“O domínio do direito é o espírito em geral; aí, a sua base própria, o seu ponto de partida está na vontade livre, de tal modo que a liberdade constitui a sua substância e o seu destino e que o sistema do direito é o império da liberdade realizada, o mundo do espírito produzido como uma segunda natureza a partir de si mesmo” (HEGEL).
A partir destas palavras de Hegel, pode-se perceber que, para ele, a ampliação do Direito e a ampliação da liberdade estão estritamente relacionadas, sendo esta resultante daquela, admitindo-se também o contrário. De fato, a amplificação do Direito garante o aumento da liberdade na sociedade moderna, não daquele conceito de liberdade segundo o qual o indivíduo é senhor de si e pode agir puramente pautado no seu livre-arbítrio, em detrimento dos demais membros da sociedade, mas da concepção de liberdade de Kant, citada por Hegel, consistente na limitação da própria liberdade para que, segundo uma lei geral, o livre-arbítrio dos outros seja possível. É inegável que, embora se prime pela liberdade total e ilimitada, o papel do Direito, não apenas na modernidade, mas em toda a sua trajetória, consiste em garantir a inter-relação satisfatória entre as pessoas, normatizando os diversos aspectos de seu cotidiano que se enquadram no cenário jurídico. Dessa forma, o contexto social, engendrado pelo Direito, não permite uma liberdade incondicionada e desprovida de um limite necessário à convivência em sociedade.
Mesmo assim, saliente-se que o Direito não está dissociado da “liberdade em geral como ideia”, tendo em vista que contribui para a sua garantia, embora não incondicionalmente. Sobretudo no Estado moderno, a universalidade do Direito representa a superação das particularidades humanas, na qual a lei é aplicada em detrimento da vontade particular de cada indivíduo. Por esta razão, compreende-se a concepção de Direito como liberdade, certamente, não da plena e estrita liberdade individual, mas da autonomia de cada indivíduo, sendo possível agir conforme seu livre-arbítrio e, concomitantemente, respeitar os limites, a fim de não privar os demais de sua liberdade. Tal concepção é justificada por Hegel da seguinte forma: “É a liberdade universal porque nela toda limitação e singularidade individual ficam suprimidas”.
Reflexo da mencionada liberdade universal é a institucionalização de algumas questões na realidade atual. A garantia de direitos aos idosos, aos negros, às mulheres, aos homossexuais, entre outros, ao contrário de representarem particularidades, devem ser considerados como a ampliação da liberdade de indivíduos que, embora sejam iguais aos outros, precisam de meios para que seja possível a sua real autonomia, ou seja, o exercício da liberdade como os demais.
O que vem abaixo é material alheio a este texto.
[config.mk]
export PLATFORM = sky130hd
export DESIGN_NAME = csrb_status_bank
export DESIGN_NICKNAME = d
export VERILOG_FILES = /design/src/hw/csrb_pkg.sv /design/src/hw/csrb_sync.sv /design/src/hw/csrb_status_bank.sv
export VERILOG_INCLUDE_DIRS = /design/src /design/src/hw
export SDC_FILE = /design/constraint.sdc
export NUM_CORES = 1
export LEC_CHECK = 0
export BUFFER_PORTS_ARGS = -buffer_cell sky130_fd_sc_hd__clkbuf_2
export CORE_ASPECT_RATIO = 0.5
export CORE_MARGIN = 2
export CORE_UTILIZATION = 42
export CTS_CLUSTER_SIZE = 25
export DETAILED_ROUTE_END_ITERATION = 8
export GPL_ROUTABILITY_DRIVEN = 0
export PLACE_DENSITY = 0.65
export SETUP_SLACK_MARGIN = 0.4
export SYNTH_ARGS = -nofsm -noshare
export SYNTH_HDL_FRONTEND = slang
export SYNTH_SLANG_ARGS = --single-unit
[constraint.sdc]
create_clock -name clk -period 1.3 [get_ports clk]
set_input_delay 0.195 -clock clk [delete_from_list [all_inputs] [get_ports clk]]
set_output_delay 0.195 -clock clk [all_outputs]
set_load 0.01 [all_outputs]
[src/hw/csrb_cfg.svh]
// Offsets, field positions and widths of the charger status register bank
`ifndef CSRB_CFG_SVH
`define CSRB_CFG_SVH

`define CSRB_DATA_W          8
`define CSRB_OFS_CHARGE      8'h0B
`define CSRB_OFS_SOURCE      8'h0C
`define CSRB_OFS_THERM       8'h0D
`define CSRB_OFS_FAULT       8'h0E
`define CSRB_UNMAPPED_VAL    8'h00
`define CSRB_RSVD_BIT        1'b0

`define CSRB_PHASE_W         3
`define CSRB_SRC_W           3
`define CSRB_SEARCH_W        2
`define CSRB_ZONE_W          3
`define CSRB_ZONE_PAD_W      5

`define CSRB_CH_DONE         7
`define CSRB_CH_IIN          6
`define CSRB_CH_VIN          5
`define CSRB_CH_TREG         4
`define CSRB_CH_WD           3
`define CSRB_CH_PHASE_LSB    0

`define CSRB_SRC_PG          7
`define CSRB_SRC_CODE_LSB    4
`define CSRB_SRC_RSVD        3
`define CSRB_SRC_SEARCH_LSB  1
`define CSRB_SRC_MINSYS      0

`define CSRB_TH_ZONE_LSB     0
`define CSRB_TH_PAD_LSB      3

`define CSRB_FLT_VOVP        7
`define CSRB_FLT_TSHUT       6
`define CSRB_FLT_BOVP        5
`define CSRB_FLT_TMR         4
`define CSRB_FLT_RSVD_LSB    0
`define CSRB_FLT_RSVD_W      4

// Width of the bundle of asynchronous status pins
`define CSRB_ANA_W           21

`endif

[src/hw/csrb_pkg.sv]
// Types shared by the charger status register bank
`include "csrb_cfg.svh"
package csrb_pkg;
    typedef logic [`CSRB_DATA_W-1:0]   csrb_byte_t;
    typedef logic [`CSRB_PHASE_W-1:0]  csrb_phase_t;
    typedef logic [`CSRB_SRC_W-1:0]    csrb_source_t;
    typedef logic [`CSRB_SEARCH_W-1:0] csrb_search_t;
    typedef logic [`CSRB_ZONE_W-1:0]   csrb_zone_t;
    typedef logic [`CSRB_ANA_W-1:0]    csrb_ana_t;
endpackage : csrb_pkg

[src/hw/csrb_sync.sv]
// Two-flop synchroniser for a bundle of status levels
`timescale 1ns/10ps
module csrb_sync #(
    parameter int WIDTH = 1
) (
    input  wire logic             clk,
    input  wire logic             rst_b,
    input  wire logic [WIDTH-1:0] async_in,
    output logic      [WIDTH-1:0] sync_out
);
    logic [WIDTH-1:0] meta_r;

    // First stage feeds only the second stage
    always_ff @(posedge clk or negedge rst_b) begin
        if (!rst_b) begin
            meta_r   <= '0;
            sync_out <= '0;
        end else begin
            meta_r   <= async_in;
            sync_out <= meta_r;
        end
    end
endmodule : csrb_sync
Neste contexto, faz-se tão necessária a atuação do Direito, sendo “o império da liberdade” e "pressuposto da felicidade".
Para encerrar esta discussão sobre o Direito como liberdade, assunto muito familiar a Hegel, cumpre fazer um aparte sobre a crítica de Karl Marx às abstrações daquele pensador. De fato, a filosofia, quando articulada com a prática, é capaz de contribuir muito mais com a realidade, uma vez que não fica apenas na retórica e na especulação, migrando para o mundo real. Porém, as considerações de Hegel, principalmente, no que tange ao Direito como liberdade, são válidas e muito pertinentes, até mesmo, na sistemática atual. Como é possível perceber neste texto, no qual se fez referência ao autor em questão por diversas vezes, a lógica racional abordada não está, necessariamente, apenas na mente do filósofo, pode, sim, ser vida, compor a história e fazer parte da realidade, ao contrário do que acreditava Marx.